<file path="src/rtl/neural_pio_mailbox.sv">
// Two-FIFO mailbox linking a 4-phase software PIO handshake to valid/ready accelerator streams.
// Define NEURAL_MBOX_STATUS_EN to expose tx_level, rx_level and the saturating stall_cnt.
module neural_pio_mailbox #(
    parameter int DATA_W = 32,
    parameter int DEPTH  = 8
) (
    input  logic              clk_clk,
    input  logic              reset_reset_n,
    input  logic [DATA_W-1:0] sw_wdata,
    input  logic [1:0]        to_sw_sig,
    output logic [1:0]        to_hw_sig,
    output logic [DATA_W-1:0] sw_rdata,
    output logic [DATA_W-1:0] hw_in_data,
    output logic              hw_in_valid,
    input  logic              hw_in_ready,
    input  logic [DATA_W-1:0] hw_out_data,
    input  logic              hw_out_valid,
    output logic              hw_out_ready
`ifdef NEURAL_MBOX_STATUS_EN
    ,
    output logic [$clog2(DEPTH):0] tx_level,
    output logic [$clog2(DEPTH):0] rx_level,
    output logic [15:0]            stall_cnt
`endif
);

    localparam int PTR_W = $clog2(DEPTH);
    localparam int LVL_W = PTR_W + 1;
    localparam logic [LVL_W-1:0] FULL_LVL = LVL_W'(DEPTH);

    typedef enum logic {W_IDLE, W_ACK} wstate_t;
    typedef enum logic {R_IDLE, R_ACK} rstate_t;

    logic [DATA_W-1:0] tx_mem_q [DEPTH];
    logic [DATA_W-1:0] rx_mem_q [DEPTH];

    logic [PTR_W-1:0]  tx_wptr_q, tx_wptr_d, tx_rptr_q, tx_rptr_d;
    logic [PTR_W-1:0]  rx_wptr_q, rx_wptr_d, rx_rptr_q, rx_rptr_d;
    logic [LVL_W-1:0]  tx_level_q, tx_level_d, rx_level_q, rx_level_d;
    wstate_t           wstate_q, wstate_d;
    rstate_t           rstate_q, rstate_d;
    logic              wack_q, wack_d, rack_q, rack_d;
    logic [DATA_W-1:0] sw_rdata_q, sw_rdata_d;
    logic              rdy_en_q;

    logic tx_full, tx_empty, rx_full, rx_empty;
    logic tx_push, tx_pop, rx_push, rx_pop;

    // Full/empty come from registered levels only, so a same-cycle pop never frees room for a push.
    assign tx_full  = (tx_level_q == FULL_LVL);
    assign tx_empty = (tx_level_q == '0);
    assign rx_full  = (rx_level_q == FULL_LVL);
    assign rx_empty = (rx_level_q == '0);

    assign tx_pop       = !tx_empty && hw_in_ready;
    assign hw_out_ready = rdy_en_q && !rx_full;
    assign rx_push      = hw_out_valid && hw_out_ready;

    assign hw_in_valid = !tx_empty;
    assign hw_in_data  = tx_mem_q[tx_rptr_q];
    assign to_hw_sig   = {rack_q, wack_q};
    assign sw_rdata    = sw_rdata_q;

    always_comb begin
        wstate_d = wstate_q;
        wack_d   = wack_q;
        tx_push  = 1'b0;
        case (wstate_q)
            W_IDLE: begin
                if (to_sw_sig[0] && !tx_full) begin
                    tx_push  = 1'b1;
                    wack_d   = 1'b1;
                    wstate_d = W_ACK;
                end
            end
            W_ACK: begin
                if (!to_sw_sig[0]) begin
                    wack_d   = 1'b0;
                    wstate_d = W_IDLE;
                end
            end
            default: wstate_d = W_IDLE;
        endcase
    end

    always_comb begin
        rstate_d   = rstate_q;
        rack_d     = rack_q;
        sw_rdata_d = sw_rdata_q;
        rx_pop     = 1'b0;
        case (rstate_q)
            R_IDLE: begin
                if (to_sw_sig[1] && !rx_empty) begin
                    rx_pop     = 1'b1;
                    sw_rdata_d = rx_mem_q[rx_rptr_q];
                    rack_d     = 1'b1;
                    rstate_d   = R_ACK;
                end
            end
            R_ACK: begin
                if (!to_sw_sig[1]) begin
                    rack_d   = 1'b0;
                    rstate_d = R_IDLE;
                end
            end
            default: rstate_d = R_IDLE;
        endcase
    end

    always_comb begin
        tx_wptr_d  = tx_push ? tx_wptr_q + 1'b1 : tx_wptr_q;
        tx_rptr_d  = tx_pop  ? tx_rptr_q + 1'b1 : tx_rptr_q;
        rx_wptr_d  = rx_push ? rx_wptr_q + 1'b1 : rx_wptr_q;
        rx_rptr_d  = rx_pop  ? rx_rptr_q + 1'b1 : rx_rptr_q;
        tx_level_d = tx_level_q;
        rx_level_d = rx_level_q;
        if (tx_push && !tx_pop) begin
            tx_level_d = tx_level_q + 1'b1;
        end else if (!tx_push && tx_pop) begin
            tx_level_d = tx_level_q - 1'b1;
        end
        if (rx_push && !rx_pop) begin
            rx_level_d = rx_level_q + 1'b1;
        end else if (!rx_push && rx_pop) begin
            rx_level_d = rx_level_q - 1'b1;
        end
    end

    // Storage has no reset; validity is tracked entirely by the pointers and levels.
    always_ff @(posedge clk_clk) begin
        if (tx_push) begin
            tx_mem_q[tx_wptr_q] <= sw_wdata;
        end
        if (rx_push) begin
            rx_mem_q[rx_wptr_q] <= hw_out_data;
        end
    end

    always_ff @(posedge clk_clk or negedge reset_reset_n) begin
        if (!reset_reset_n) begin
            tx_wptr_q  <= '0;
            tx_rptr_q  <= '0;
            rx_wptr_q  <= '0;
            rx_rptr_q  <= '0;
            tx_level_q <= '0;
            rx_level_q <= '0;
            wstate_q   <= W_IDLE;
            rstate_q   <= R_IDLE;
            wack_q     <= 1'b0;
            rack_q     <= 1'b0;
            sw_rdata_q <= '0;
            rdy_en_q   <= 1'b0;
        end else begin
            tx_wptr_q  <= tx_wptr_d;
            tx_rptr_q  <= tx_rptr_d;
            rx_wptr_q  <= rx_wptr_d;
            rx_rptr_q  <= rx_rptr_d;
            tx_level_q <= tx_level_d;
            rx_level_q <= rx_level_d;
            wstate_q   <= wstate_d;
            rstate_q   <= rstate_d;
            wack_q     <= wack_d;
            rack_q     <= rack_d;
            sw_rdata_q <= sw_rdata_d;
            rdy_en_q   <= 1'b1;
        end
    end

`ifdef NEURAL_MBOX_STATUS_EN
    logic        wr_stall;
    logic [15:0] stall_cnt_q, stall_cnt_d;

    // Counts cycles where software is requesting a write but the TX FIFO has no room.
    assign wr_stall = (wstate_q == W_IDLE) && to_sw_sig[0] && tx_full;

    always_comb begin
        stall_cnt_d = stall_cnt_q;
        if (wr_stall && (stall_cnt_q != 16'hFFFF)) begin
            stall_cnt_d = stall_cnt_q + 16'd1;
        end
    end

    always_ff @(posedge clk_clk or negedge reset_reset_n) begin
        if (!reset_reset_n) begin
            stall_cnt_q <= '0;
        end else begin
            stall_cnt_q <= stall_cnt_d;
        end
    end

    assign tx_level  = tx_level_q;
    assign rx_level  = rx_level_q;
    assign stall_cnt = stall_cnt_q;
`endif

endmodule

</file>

•••

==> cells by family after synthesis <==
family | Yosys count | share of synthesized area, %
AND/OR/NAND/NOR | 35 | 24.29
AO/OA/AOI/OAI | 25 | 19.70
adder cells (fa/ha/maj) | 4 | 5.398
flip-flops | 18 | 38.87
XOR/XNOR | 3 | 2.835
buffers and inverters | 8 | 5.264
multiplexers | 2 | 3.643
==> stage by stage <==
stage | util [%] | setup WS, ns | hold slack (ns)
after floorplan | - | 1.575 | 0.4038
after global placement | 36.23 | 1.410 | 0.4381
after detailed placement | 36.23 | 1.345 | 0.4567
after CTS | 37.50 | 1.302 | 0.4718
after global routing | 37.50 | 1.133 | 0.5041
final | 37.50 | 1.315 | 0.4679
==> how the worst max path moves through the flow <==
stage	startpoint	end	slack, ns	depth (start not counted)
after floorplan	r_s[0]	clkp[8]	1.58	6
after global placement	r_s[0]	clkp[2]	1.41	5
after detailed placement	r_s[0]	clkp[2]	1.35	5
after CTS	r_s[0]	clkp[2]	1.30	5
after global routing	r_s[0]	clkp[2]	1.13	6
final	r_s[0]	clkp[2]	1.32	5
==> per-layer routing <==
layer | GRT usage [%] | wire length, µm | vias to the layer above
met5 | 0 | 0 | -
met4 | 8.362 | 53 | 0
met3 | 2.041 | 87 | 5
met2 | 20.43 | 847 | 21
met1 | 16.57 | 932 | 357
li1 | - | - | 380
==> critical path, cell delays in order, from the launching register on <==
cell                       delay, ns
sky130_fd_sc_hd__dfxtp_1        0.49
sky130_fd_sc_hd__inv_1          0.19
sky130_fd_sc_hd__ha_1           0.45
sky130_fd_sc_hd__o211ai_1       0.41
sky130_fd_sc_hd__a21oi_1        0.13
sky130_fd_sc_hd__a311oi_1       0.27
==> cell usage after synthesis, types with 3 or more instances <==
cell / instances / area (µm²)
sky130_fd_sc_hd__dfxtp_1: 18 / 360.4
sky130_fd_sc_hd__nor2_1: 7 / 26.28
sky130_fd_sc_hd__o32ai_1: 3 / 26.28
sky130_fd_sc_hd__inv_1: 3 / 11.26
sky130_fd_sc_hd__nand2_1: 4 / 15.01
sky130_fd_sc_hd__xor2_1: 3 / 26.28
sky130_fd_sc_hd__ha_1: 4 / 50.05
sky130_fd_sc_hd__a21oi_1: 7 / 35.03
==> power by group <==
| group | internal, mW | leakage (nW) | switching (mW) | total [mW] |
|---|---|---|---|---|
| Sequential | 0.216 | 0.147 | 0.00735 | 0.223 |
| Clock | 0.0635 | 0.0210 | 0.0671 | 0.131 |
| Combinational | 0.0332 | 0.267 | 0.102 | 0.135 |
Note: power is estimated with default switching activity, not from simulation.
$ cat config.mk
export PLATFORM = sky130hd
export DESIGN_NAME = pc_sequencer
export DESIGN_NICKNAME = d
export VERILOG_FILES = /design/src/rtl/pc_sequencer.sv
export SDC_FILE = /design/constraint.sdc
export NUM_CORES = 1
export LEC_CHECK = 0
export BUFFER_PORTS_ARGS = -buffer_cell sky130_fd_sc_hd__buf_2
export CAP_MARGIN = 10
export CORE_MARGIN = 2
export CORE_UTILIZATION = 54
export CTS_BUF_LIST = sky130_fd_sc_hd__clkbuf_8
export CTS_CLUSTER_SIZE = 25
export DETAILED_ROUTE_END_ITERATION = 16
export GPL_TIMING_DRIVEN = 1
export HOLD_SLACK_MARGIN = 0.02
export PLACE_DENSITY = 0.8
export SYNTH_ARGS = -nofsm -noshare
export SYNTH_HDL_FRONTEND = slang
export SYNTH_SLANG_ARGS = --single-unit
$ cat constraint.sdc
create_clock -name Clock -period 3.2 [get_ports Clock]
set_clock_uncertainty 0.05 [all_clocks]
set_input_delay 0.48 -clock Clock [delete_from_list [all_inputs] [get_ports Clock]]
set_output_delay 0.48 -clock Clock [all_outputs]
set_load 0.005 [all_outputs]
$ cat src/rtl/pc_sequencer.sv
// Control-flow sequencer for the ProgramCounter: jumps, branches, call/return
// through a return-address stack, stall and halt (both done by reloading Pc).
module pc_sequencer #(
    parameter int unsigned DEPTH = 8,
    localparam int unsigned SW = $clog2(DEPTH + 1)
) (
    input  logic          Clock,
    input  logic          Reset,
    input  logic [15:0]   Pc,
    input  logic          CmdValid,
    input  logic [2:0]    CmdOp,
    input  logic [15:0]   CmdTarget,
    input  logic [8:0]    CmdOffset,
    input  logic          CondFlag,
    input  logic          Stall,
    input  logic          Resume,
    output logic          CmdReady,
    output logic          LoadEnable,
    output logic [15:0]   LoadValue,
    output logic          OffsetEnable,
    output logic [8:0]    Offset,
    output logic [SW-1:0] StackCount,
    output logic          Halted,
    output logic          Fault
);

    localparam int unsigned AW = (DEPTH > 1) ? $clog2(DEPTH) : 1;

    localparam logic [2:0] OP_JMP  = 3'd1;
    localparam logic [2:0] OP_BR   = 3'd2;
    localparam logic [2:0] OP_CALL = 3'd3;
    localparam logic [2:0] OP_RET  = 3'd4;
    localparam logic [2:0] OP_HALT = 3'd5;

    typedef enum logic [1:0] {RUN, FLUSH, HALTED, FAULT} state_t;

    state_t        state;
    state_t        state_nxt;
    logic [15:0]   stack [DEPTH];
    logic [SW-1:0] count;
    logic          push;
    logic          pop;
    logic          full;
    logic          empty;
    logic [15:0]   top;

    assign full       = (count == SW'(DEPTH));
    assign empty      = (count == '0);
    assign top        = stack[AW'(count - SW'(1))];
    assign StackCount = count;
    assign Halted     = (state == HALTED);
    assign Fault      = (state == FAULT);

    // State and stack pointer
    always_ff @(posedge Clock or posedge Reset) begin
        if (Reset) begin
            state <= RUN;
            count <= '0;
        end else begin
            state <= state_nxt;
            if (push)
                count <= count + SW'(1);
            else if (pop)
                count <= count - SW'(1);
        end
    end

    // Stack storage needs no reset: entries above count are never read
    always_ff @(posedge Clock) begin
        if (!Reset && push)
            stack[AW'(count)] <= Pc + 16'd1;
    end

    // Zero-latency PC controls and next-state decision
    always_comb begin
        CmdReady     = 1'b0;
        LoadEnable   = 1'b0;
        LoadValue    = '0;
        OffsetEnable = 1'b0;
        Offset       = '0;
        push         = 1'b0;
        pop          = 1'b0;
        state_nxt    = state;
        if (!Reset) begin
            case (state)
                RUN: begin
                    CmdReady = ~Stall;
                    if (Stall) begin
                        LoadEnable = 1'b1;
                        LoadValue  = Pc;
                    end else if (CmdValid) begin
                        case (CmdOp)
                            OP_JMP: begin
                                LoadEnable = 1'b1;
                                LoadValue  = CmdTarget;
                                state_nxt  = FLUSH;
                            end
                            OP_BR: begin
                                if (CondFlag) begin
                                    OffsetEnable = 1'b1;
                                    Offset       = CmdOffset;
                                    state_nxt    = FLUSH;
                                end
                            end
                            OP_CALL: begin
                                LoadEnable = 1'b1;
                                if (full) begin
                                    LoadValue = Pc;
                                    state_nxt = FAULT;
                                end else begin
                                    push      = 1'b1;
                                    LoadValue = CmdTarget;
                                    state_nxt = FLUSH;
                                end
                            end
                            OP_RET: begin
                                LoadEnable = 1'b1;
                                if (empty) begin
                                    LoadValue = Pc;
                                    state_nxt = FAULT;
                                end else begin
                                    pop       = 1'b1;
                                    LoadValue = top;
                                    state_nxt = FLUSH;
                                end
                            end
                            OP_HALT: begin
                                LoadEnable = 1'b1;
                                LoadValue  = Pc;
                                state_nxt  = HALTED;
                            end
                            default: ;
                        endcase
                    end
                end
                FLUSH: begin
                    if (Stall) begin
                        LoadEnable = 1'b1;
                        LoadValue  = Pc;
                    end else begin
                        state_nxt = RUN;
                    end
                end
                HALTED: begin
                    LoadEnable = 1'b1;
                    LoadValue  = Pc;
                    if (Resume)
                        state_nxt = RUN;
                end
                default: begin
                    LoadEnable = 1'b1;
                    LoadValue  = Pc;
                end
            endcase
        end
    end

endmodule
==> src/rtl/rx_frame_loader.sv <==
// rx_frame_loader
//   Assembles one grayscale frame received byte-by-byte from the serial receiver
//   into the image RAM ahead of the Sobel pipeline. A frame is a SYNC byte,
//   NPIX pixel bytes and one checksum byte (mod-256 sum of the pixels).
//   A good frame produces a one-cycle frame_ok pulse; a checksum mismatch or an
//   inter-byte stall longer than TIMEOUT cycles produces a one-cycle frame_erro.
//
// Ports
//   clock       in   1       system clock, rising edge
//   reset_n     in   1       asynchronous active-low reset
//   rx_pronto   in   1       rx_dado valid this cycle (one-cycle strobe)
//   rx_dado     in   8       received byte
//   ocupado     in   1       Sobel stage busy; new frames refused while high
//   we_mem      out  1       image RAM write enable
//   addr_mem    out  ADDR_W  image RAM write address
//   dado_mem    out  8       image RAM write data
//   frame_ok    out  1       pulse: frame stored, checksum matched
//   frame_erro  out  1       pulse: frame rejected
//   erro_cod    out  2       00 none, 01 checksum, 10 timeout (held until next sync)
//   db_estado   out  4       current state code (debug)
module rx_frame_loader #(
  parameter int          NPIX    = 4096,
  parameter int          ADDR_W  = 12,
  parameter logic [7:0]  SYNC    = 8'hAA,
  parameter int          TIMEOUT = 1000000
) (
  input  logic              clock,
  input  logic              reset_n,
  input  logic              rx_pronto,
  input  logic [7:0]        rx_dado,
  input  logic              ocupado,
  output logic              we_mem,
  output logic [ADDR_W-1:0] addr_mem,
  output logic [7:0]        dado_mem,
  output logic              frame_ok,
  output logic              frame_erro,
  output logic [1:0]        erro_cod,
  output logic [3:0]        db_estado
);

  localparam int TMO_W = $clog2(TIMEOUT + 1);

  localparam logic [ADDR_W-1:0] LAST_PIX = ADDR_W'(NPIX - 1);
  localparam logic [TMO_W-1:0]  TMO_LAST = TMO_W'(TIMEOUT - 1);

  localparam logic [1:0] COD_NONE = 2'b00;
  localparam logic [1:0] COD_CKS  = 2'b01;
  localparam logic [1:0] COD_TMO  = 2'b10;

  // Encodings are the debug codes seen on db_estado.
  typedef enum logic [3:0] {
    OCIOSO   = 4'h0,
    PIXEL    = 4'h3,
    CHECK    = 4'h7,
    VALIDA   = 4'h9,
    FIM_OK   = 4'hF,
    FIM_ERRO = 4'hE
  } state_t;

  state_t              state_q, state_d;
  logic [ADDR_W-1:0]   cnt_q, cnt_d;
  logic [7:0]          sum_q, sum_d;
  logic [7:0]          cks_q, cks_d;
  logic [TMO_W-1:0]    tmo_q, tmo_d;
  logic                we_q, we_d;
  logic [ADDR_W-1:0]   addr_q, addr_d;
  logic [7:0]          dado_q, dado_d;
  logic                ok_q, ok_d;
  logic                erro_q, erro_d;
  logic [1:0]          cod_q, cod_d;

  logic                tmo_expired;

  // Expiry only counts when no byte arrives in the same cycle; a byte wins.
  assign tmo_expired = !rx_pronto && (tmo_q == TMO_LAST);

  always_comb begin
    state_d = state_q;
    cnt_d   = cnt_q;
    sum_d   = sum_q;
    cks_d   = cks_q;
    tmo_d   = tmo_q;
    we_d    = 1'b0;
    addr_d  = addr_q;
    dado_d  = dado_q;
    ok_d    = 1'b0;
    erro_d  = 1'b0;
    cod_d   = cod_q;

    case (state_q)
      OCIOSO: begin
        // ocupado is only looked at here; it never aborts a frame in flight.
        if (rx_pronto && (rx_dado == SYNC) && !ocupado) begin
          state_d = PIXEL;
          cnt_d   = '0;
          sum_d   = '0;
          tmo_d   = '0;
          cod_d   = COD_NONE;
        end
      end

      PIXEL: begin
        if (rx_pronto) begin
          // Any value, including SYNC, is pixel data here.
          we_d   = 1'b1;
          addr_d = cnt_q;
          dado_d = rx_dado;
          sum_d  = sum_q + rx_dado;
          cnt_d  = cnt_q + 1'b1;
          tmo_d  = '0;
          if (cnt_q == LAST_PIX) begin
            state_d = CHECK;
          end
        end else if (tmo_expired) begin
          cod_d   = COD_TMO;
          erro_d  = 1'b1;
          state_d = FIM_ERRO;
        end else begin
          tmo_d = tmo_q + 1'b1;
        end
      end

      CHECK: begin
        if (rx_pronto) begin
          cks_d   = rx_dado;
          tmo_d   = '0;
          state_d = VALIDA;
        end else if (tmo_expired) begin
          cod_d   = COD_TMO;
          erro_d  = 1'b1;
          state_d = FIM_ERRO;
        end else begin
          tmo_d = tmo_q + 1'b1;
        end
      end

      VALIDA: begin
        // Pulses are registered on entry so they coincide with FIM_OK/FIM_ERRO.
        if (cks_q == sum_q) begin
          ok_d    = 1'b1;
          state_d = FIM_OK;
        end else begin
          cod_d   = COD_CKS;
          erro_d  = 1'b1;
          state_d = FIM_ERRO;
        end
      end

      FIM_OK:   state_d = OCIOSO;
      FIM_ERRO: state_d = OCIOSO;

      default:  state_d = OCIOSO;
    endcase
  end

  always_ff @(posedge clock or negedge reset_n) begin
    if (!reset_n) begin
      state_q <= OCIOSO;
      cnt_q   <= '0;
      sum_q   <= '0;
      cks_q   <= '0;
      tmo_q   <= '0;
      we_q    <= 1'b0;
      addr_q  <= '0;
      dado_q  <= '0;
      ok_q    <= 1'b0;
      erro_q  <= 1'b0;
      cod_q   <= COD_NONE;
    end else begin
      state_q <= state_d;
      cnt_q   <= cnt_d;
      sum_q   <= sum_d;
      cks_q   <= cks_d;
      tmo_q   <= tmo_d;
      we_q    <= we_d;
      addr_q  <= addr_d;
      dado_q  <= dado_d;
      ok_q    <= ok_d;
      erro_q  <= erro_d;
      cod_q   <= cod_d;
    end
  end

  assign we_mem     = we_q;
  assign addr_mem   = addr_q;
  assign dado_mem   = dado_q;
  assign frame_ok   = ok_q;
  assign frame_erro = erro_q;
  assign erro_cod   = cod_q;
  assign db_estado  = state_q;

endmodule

•••

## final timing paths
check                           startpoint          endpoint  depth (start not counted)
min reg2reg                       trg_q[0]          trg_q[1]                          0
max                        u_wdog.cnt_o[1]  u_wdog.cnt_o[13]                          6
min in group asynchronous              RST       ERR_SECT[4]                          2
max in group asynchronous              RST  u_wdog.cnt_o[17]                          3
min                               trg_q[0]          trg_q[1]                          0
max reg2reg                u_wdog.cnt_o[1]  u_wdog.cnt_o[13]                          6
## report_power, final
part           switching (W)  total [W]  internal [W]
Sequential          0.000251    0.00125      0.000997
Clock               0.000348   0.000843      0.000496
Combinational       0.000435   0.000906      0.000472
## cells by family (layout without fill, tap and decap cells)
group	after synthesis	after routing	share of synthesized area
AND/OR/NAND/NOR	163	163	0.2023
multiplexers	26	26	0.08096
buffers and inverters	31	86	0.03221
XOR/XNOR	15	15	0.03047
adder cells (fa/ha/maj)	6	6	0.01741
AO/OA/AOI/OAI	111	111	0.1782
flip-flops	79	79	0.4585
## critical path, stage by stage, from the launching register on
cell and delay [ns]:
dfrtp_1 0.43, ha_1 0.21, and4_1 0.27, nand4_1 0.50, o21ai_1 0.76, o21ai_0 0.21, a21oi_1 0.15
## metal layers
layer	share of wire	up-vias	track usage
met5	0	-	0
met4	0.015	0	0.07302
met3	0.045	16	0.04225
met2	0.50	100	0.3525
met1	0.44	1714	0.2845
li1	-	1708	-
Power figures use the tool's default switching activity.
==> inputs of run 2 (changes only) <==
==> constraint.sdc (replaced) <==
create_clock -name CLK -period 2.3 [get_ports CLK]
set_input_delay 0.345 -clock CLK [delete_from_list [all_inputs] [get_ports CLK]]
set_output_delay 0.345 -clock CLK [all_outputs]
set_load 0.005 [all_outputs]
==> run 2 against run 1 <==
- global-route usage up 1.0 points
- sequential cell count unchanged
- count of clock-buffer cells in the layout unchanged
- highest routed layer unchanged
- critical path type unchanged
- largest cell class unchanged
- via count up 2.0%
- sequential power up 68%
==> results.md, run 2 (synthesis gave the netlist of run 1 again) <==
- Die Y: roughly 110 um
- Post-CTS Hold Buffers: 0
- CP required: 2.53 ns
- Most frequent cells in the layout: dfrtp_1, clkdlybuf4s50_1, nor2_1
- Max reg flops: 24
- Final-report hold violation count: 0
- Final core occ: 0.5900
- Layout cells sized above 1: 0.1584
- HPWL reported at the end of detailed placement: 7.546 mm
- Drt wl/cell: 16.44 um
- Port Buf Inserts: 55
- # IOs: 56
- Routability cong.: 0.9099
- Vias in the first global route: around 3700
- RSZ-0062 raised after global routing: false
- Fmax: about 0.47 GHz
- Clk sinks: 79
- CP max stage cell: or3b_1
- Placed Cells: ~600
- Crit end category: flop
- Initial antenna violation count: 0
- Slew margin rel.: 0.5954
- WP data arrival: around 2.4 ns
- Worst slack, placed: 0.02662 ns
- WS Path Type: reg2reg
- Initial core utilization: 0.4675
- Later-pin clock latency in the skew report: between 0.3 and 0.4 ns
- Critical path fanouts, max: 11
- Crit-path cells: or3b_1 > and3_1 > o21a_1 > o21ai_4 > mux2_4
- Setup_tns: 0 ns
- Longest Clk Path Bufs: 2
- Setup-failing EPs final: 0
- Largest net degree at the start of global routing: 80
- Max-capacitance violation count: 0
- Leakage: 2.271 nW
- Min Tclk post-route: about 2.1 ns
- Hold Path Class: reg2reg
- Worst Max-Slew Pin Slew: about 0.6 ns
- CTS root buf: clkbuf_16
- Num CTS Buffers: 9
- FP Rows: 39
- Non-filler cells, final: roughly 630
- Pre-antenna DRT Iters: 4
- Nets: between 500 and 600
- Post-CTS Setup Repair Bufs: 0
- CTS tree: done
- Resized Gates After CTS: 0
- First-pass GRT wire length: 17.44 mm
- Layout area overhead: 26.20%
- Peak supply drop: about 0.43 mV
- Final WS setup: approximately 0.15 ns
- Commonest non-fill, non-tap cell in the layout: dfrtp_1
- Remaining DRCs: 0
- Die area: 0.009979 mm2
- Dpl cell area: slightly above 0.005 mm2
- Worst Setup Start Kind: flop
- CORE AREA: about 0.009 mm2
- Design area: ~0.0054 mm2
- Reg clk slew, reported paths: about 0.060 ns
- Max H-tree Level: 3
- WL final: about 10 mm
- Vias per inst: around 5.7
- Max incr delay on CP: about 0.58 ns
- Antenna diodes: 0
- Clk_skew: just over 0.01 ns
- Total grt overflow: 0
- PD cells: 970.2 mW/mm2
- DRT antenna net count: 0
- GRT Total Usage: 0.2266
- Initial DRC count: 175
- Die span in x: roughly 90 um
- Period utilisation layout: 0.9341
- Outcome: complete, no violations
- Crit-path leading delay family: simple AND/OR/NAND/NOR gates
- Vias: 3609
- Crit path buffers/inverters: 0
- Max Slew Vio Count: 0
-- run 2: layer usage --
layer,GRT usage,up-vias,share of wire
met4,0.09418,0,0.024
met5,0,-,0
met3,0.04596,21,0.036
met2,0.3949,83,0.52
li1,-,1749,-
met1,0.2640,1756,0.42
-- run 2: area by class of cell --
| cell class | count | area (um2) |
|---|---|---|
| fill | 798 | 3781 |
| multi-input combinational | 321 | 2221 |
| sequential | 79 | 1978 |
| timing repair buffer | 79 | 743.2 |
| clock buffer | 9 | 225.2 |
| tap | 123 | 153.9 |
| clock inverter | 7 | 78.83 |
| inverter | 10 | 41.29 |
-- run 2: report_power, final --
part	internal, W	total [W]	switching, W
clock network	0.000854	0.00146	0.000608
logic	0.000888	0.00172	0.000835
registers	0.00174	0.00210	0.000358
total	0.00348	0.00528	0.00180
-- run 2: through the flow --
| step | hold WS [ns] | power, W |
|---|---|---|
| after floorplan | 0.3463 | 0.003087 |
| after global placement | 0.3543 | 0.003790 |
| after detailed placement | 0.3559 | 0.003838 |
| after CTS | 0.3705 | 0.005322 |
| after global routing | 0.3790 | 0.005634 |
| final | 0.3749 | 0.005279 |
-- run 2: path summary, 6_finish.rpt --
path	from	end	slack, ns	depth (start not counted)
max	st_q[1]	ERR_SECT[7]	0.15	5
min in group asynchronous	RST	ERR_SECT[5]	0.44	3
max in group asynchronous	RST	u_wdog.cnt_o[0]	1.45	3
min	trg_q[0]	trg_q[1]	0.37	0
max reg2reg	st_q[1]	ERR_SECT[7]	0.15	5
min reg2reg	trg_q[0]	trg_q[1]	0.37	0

•••

§ GOAL OF THE EXERCISE:
As listed above, the lines from the line with "by family after" to the line with "after global routing | 37.50 | 1.133 | 0.5041" are to be echoed exactly, with both ends included and nothing added.

§ RESPONSE TO THE TASK:
==> cells by family after synthesis <==
family | Yosys count | share of synthesized area, %
AND/OR/NAND/NOR | 35 | 24.29
AO/OA/AOI/OAI | 25 | 19.70
adder cells (fa/ha/maj) | 4 | 5.398
flip-flops | 18 | 38.87
XOR/XNOR | 3 | 2.835
buffers and inverters | 8 | 5.264
multiplexers | 2 | 3.643
==> stage by stage <==
stage | util [%] | setup WS, ns | hold slack (ns)
after floorplan | - | 1.575 | 0.4038
after global placement | 36.23 | 1.410 | 0.4381
after detailed placement | 36.23 | 1.345 | 0.4567
after CTS | 37.50 | 1.302 | 0.4718
after global routing | 37.50 | 1.133 | 0.5041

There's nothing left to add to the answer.